[[ GIVEN DATA open ]]

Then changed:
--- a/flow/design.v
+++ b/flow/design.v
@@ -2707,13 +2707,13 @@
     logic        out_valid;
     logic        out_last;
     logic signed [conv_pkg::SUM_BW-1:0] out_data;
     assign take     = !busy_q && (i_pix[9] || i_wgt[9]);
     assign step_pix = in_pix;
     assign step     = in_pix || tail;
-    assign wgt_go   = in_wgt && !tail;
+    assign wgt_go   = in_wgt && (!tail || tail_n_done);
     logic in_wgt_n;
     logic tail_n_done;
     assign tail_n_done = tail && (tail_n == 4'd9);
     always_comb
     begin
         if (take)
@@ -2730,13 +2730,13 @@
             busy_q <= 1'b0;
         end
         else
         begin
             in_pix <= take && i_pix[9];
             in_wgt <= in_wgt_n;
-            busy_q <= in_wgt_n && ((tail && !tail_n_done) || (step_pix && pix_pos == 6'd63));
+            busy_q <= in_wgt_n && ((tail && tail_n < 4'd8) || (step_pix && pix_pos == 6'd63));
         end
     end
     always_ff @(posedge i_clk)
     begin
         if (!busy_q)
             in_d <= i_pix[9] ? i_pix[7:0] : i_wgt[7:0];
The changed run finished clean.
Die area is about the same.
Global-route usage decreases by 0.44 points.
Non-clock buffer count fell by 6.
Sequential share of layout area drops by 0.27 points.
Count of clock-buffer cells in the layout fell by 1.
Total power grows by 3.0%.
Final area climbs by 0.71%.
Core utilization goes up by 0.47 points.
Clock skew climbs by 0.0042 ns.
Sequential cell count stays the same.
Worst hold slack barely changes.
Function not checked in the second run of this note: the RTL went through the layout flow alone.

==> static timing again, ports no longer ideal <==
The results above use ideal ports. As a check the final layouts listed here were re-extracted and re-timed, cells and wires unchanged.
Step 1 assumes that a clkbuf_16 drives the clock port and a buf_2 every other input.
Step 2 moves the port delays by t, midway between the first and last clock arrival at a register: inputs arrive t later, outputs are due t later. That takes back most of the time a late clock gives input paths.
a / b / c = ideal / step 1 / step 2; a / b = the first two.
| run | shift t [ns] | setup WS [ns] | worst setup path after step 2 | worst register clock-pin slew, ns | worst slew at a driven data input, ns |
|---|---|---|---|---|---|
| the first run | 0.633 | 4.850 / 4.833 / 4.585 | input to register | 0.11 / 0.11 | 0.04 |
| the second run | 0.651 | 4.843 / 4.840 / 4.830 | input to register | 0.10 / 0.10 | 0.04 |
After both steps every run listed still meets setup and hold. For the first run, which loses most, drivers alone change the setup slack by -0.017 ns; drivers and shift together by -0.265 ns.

[[ GIVEN DATA closed ]]

TASK REQUIREMENTS
In the entries above, find the line holding "Worst hold slack barely changes." and the line holding "timing again, ports", then retype exactly those two lines and every line between them, and nothing else.

WRITTEN SOLUTION
Worst hold slack barely changes.
Function not checked in the second run of this note: the RTL went through the layout flow alone.

==> static timing again, ports no longer ideal <==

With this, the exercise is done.